__Exercise objective__
The word to find is "layer". Copy each line of the material that contains it.

■ ■ ■ ■ ■ ■ ■

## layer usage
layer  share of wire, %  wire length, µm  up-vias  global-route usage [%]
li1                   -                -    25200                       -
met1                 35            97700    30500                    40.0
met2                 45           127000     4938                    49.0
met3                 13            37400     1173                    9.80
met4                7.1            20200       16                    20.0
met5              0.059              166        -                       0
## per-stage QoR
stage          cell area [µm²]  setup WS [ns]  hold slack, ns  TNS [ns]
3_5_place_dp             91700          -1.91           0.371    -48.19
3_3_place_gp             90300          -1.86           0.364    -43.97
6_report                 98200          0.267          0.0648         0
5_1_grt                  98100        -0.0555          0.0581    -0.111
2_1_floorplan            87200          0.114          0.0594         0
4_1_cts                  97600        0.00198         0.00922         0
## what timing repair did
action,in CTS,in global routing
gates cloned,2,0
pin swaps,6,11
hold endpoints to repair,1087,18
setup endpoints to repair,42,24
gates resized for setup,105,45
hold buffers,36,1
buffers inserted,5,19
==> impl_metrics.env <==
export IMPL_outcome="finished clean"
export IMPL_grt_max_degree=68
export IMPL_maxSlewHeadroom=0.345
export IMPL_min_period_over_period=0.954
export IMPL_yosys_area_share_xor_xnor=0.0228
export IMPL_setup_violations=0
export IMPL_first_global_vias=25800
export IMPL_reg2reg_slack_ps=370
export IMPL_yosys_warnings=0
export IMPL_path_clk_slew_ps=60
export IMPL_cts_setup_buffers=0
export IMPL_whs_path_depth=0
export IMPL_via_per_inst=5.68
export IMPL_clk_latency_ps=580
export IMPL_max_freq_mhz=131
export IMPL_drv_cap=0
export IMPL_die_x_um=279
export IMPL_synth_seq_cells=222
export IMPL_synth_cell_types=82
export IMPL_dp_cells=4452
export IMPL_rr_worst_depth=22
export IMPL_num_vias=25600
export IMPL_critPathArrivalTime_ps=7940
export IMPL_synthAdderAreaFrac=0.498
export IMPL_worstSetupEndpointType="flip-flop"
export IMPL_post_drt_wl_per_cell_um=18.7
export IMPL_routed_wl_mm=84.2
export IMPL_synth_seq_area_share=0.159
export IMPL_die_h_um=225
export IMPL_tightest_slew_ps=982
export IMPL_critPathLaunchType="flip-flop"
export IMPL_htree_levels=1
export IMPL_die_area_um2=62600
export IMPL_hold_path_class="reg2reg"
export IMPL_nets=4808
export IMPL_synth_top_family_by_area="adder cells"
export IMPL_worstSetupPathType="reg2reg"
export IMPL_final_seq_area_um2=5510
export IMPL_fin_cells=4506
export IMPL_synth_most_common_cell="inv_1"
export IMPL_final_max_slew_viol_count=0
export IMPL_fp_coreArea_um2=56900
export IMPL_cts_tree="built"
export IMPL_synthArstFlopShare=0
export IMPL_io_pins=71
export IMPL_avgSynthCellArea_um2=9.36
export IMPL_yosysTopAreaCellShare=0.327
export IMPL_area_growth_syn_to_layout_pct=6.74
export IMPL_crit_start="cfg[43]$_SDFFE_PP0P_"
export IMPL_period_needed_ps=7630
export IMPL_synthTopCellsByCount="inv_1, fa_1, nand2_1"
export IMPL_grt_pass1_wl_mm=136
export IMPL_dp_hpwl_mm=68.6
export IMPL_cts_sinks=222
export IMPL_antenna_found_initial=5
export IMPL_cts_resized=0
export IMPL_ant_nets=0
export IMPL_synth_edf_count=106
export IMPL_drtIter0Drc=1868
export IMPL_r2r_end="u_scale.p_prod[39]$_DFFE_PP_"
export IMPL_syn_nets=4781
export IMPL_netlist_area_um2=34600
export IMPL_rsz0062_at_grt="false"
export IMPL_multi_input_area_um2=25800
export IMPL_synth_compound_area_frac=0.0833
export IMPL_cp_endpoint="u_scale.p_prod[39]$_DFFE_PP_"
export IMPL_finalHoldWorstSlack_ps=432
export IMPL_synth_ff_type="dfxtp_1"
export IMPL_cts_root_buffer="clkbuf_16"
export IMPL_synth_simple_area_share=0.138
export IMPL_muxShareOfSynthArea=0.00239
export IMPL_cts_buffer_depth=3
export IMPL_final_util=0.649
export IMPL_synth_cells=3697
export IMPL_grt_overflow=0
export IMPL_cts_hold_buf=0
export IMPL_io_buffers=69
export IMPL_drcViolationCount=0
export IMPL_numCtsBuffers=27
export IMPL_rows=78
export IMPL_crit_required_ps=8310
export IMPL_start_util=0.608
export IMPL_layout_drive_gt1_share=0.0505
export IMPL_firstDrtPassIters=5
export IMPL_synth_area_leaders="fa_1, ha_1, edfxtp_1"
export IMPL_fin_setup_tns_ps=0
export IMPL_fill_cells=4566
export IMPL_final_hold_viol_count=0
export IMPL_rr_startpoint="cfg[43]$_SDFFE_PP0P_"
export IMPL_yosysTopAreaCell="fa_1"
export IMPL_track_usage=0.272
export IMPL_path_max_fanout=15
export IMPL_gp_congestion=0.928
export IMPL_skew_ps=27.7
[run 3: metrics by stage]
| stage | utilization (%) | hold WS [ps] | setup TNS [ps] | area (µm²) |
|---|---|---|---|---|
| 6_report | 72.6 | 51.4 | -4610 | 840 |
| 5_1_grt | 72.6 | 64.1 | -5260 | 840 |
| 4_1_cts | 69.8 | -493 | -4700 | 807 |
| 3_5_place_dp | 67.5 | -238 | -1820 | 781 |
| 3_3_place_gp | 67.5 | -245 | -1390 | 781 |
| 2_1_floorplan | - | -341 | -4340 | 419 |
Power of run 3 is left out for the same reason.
### src/rtl/bpc_div.sv
// ----------------------------------------------------------------------------
// bpc_div
// Pipelined unsigned restoring divider, one quotient bit per stage, with a
// sideband word and a valid bit carried alongside each operand pair.
// ----------------------------------------------------------------------------
module bpc_div #(
    parameter int NW = 32,
    parameter int DW = 17,
    parameter int SW = 1
) (
    input  logic          i_clk,
    input  logic          i_rst_n,
    input  logic          i_en,
    input  logic          i_valid,
    input  logic [NW-1:0] i_num,
    input  logic [DW-1:0] i_den,
    input  logic [SW-1:0] i_side,
    output logic          o_valid,
    output logic [NW-1:0] o_quo,
    output logic [SW-1:0] o_side
);
    localparam int AW = DW + NW;

    // accumulator holds remainder on top, dividend / quotient bits below
    wire [AW-1:0] w_acc  [0:NW];
    wire [DW-1:0] w_den  [0:NW];
    wire [SW-1:0] w_side [0:NW];
    wire          w_vld  [0:NW];

    assign w_acc[0]  = {{DW{1'b0}}, i_num};
    assign w_den[0]  = i_den;
    assign w_side[0] = i_side;
    assign w_vld[0]  = i_valid;

    for (genvar k = 0; k < NW; k++) begin : g_step
        logic [AW:0]   w_sh;
        logic [DW:0]   w_top;
        logic [DW:0]   w_dif;
        logic [AW-1:0] n_acc;
        logic [AW-1:0] r_acc;
        logic [DW-1:0] r_den;
        logic [SW-1:0] r_side;
        logic          r_vld;

        // shift in one dividend bit and try to subtract
        always_comb begin
            w_sh  = {w_acc[k], 1'b0};
            w_top = w_sh[AW:NW];
            w_dif = w_top - {1'b0, w_den[k]};
            if (!w_dif[DW]) begin
                n_acc = {w_dif[DW-1:0], w_sh[NW-1:1], 1'b1};
            end else begin
                n_acc = w_sh[AW-1:0];
            end
        end

        // stage valid
        always_ff @(posedge i_clk) begin
            if (!i_rst_n) begin
                r_vld <= 1'b0;
            end else if (i_en) begin
                r_vld <= w_vld[k];
            end
        end

        // stage payload
        always_ff @(posedge i_clk) begin
            if (i_en) begin
                r_acc  <= n_acc;
                r_den  <= w_den[k];
                r_side <= w_side[k];
            end
        end

        assign w_acc[k+1]  = r_acc;
        assign w_den[k+1]  = r_den;
        assign w_side[k+1] = r_side;
        assign w_vld[k+1]  = r_vld;
    end

    assign o_valid = w_vld[NW];
    assign o_quo   = w_acc[NW][NW-1:0];
    assign o_side  = w_side[NW];
endmodule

■ ■ ■ ■ ■ ■ ■

__Written answer__
## layer usage
layer  share of wire, %  wire length, µm  up-vias  global-route usage [%]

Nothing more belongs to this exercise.